A bone-in steak combining a New York Strip on one side and a tenderloin section on the other, separated by a T-shaped vertebra. It’s hand-cut, seasoned with LongHorn’s signature blend, and grilled over an open flame. Standard size is 20 oz.
How much does the Fire-Grilled T-Bone cost?
Roughly $32 to $38 for the 20 oz, depending on the location.
How many calories are in the T-Bone?
About 960 calories for the 20 oz, steak only. Sides and toppings add more.
What’s the difference between a T-Bone and a Porterhouse?
Both are cross-sections from the short loin with a strip on one side and a tenderloin on the other. The difference is tenderloin size — Porterhouse has a tenderloin section at least 1.25 inches wide, T-Bone has a smaller one. T-Bone gives you more strip, Porterhouse gives you a more balanced ratio.
What’s the best doneness for a T-Bone?
Medium-rare (130–135°F). The tenderloin side dries out past medium, so going higher means wasting half the steak.
Is the Fire-Grilled T-Bone gluten-free?
The steak and seasoning are. Some toppings are not. Mention celiac disease to your server if relevant.
Can I get the T-Bone for takeout?
Yes, through LongHorn’s online ordering, curbside, and major delivery apps including DoorDash, Uber Eats, and Grubhub. Order one level under your preferred doneness because the bone retains heat and keeps cooking the steak in the box.
Is the T-Bone good for sharing?
Yes — it splits naturally along the bone.
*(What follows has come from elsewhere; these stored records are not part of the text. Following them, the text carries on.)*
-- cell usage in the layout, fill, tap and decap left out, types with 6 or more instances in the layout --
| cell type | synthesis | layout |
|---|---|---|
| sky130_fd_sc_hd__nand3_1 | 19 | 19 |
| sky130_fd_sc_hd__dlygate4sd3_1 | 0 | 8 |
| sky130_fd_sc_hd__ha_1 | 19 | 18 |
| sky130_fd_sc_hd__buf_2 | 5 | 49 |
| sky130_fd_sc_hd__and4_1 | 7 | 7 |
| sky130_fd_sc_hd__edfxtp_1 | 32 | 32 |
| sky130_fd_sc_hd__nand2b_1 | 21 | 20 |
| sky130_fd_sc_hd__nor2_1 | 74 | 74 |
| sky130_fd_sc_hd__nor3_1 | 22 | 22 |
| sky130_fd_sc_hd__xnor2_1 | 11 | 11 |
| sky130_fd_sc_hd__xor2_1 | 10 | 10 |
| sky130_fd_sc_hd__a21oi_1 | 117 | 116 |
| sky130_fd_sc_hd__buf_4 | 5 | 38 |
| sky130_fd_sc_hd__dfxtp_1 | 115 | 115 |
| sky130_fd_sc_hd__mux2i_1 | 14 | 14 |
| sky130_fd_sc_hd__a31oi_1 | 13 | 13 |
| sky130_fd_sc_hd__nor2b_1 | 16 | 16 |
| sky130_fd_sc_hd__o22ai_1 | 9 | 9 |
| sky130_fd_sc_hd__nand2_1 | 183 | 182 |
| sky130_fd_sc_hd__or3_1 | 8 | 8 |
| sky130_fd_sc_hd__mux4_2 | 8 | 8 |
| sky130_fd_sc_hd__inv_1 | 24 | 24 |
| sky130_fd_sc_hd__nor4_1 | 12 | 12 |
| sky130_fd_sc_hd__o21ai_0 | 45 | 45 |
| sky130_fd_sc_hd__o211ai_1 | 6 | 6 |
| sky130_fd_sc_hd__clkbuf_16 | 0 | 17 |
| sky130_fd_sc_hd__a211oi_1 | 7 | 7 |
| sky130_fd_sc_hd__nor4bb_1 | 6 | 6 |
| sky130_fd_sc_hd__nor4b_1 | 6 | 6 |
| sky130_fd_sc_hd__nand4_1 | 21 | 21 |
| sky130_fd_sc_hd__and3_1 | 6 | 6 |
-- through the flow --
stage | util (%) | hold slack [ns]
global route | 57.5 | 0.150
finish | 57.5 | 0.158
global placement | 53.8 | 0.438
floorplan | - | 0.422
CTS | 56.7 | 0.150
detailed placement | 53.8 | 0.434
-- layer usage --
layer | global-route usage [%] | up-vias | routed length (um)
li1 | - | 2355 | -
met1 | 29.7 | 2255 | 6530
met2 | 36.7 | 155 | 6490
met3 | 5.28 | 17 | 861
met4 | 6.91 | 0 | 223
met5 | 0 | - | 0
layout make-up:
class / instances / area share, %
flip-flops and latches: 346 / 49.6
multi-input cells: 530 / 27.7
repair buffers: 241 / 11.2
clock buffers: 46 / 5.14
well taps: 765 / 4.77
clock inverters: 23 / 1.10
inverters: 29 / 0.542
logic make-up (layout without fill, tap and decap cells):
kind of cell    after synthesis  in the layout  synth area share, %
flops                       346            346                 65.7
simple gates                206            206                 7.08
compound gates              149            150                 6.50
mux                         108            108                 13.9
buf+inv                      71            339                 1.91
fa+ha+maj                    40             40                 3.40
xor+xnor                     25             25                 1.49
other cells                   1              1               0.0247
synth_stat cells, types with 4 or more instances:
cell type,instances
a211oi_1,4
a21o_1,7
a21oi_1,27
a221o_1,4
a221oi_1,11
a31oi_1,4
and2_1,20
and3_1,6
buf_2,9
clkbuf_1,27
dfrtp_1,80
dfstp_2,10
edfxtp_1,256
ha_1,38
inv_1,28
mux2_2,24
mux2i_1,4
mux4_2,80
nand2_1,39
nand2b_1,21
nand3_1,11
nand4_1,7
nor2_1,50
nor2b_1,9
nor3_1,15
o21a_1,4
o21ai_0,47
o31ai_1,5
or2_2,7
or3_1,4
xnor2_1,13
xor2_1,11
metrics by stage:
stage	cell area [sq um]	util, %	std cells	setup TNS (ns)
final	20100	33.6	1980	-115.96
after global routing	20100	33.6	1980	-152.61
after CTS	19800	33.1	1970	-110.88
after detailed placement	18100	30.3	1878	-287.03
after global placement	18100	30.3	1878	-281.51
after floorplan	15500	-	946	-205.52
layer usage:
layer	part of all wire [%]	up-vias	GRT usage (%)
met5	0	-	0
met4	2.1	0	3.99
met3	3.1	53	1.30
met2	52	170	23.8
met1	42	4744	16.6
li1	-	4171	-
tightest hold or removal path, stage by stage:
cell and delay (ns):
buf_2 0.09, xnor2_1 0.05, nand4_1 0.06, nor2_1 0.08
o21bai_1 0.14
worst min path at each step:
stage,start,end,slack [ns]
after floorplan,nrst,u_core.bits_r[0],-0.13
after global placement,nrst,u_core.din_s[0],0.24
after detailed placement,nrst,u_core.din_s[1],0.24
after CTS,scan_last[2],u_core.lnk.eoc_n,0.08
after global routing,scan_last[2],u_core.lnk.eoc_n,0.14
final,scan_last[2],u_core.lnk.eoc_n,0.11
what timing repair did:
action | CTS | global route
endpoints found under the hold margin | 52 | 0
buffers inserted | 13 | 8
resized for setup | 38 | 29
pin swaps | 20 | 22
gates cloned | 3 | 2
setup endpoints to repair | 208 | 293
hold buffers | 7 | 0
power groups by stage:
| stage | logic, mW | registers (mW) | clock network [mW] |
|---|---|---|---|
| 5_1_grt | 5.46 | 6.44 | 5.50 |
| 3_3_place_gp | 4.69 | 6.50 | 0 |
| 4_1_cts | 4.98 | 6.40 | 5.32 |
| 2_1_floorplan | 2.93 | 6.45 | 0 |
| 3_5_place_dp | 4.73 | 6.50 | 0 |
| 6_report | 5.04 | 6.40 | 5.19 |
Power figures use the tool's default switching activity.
## config.mk

```make
export PLATFORM = sky130hd
export DESIGN_NAME = dacpp_host
export DESIGN_NICKNAME = d
export VERILOG_FILES = /design/src/rtl/dacpp_pkg.sv /design/src/rtl/dacpp_sync_if.sv /design/src/rtl/dacpp_bus_sync.sv /design/src/rtl/dacpp_host.sv
export SDC_FILE = /design/constraint.sdc
export NUM_CORES = 1
export LEC_CHECK = 0
export CORE_MARGIN = 2
export CORE_UTILIZATION = 54
export CTS_CLUSTER_SIZE = 24
export DETAILED_ROUTE_END_ITERATION = 12
export DONT_BUFFER_PORTS = 1
export PLACE_DENSITY_LB_ADDON = 0.3
export SYNTH_ARGS = -nofsm -noshare
export SYNTH_HDL_FRONTEND = slang
export SYNTH_SLANG_ARGS = --single-unit
```

## constraint.sdc

```tcl
create_clock -name clk_sys -period 3.8 [get_ports clk_sys]
set_input_delay 1.14 -clock clk_sys [delete_from_list [all_inputs] [get_ports clk_sys]]
set_output_delay 1.14 -clock clk_sys [all_outputs]
set_load 0.01 [all_outputs]
```
**config.mk**
```make
export PLATFORM = sky130hd
export DESIGN_NAME = dcr_top
export DESIGN_NICKNAME = d
export VERILOG_FILES = /design/src/shared/dcr_pkg.sv /design/src/core/dcr_bus_handshake.sv /design/src/core/dcr_delay_decode.sv /design/src/core/dcr_top.sv
export SDC_FILE = /design/constraint.sdc
export NUM_CORES = 1
export LEC_CHECK = 0
export ABC_AREA = 1
export BUFFER_PORTS_ARGS = -buffer_cell sky130_fd_sc_hd__clkbuf_2
export CAP_MARGIN = 40
export CORE_UTILIZATION = 30
export DETAILED_ROUTE_END_ITERATION = 8
export GPL_ROUTABILITY_DRIVEN = 0
export PLACE_DENSITY_LB_ADDON = 0.08
export SYNTH_ARGS = -nofsm -noshare
export SYNTH_HDL_FRONTEND = slang
export SYNTH_SLANG_ARGS = --single-unit
```
**constraint.sdc**
```tcl
create_clock -name core_clk -period 6.7 [get_ports core_clk]
set_input_delay 0.335 -clock core_clk [delete_from_list [all_inputs] [get_ports core_clk]]
set_output_delay 0.335 -clock core_clk [all_outputs]
set_load 0.02 [all_outputs]
```
**config.mk**
```make
export PLATFORM = sky130hd
export DESIGN_NAME = timer_pulse_generator
export DESIGN_NICKNAME = d
export VERILOG_FILES = /design/src/hw/pulse_gen_pkg.sv /design/src/hw/pwm_pulse_unit.sv /design/src/hw/timer_pulse_generator.sv
export SDC_FILE = /design/constraint.sdc
export NUM_CORES = 1
export LEC_CHECK = 0
export ABC_CLOCK_PERIOD_IN_PS = 2800
export BUFFER_PORTS_ARGS = -buffer_cell sky130_fd_sc_hd__clkbuf_2
export CORE_ASPECT_RATIO = 0.8
export CORE_MARGIN = 2
export CORE_UTILIZATION = 35
export DETAILED_ROUTE_END_ITERATION = 7
export PLACE_DENSITY = 0.61
export SLEW_MARGIN = 40
export SYNTH_ARGS = -nofsm -noshare
export SYNTH_HDL_FRONTEND = slang
export SYNTH_SLANG_ARGS = --single-unit
```
**constraint.sdc**
```tcl
create_clock -name clk_i -period 2.8 [get_ports clk_i]
set_clock_uncertainty 0.05 [all_clocks]
set_input_delay 0.56 -clock clk_i [delete_from_list [all_inputs] [get_ports clk_i]]
set_output_delay 0.56 -clock clk_i [all_outputs]
set_load 0.01 [all_outputs]
```
**config.mk**
```make
export PLATFORM = sky130hd
export DESIGN_NAME = cbs_bus_sequencer
export DESIGN_NICKNAME = d
export VERILOG_FILES = /design/src/cbs_pkg.sv /design/src/cbs_ea_calc.sv /design/src/cbs_bus_sequencer.sv
export VERILOG_INCLUDE_DIRS = /design/src /design/src/src
export SDC_FILE = /design/constraint.sdc
export NUM_CORES = 1
export LEC_CHECK = 0
export ABC_AREA = 1
export ABC_CLOCK_PERIOD_IN_PS = 6060
export BUFFER_PORTS_ARGS = -buffer_cell sky130_fd_sc_hd__buf_4
export CORE_MARGIN = 2
export CORE_UTILIZATION = 30
export DETAILED_ROUTE_END_ITERATION = 6
export GPL_TIMING_DRIVEN = 0
export SLEW_MARGIN = 20
export SYNTH_ARGS = -nofsm -noshare
export SYNTH_HDL_FRONTEND = slang
export SYNTH_HIERARCHICAL = 1
export SYNTH_SLANG_ARGS = --single-unit
```
**constraint.sdc**
```tcl
create_clock -name clk_sys -period 6.06 [get_ports clk_sys]
set_input_delay 0.909 -clock clk_sys [delete_from_list [all_inputs] [get_ports clk_sys]]
set_output_delay 0.909 -clock clk_sys [all_outputs]
set_load 0.005 [all_outputs]
```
One person can take the strip side, the other the tenderloin. Two different steak experiences from one steak.
Which side of the T-Bone should I eat first?
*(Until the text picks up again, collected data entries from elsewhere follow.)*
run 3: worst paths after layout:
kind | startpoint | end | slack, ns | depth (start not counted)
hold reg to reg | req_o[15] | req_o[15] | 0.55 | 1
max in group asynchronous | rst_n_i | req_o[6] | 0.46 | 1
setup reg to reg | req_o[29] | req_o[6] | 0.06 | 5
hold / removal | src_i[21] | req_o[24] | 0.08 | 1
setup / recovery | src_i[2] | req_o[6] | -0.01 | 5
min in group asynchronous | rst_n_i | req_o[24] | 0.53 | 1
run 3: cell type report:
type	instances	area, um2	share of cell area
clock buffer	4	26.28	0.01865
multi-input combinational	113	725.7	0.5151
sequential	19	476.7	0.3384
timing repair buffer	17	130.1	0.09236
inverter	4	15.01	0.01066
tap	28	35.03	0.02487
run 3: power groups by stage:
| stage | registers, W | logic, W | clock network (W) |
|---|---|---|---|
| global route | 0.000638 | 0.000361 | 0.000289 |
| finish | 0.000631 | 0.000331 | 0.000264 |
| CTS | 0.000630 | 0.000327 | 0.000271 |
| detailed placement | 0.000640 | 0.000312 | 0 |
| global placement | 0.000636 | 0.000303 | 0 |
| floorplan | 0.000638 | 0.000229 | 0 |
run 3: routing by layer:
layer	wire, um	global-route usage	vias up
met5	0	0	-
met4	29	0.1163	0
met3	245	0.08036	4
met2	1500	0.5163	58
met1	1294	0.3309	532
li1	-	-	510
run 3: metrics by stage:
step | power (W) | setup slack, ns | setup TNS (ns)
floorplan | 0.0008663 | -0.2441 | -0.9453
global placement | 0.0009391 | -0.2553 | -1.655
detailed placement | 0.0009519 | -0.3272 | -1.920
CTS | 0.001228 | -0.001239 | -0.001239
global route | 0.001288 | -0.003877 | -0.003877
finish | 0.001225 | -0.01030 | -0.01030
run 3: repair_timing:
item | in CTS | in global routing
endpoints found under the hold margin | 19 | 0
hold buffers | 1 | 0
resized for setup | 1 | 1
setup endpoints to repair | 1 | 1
The tenderloin side, while the steak is hottest. The buttery texture is at its best at high temperature. The strip side holds its character better as it cools.
Closing Thought
The Fire-Grilled T-Bone is the order for people who want the meal to be the event. You’re not picking between flavor and tenderness, you’re not splitting the difference with a compromise cut — you’re getting both, full strength, separated by a piece of bone that’s doing real work for the cook. Twenty ounces, medium-rare, glass of Cabernet, loaded baked potato. Eat the tenderloin first, cut toward the bone, and don’t share unless you’ve negotiated the split in advance. That’s the meal. It’s the steak you order on the nights that count.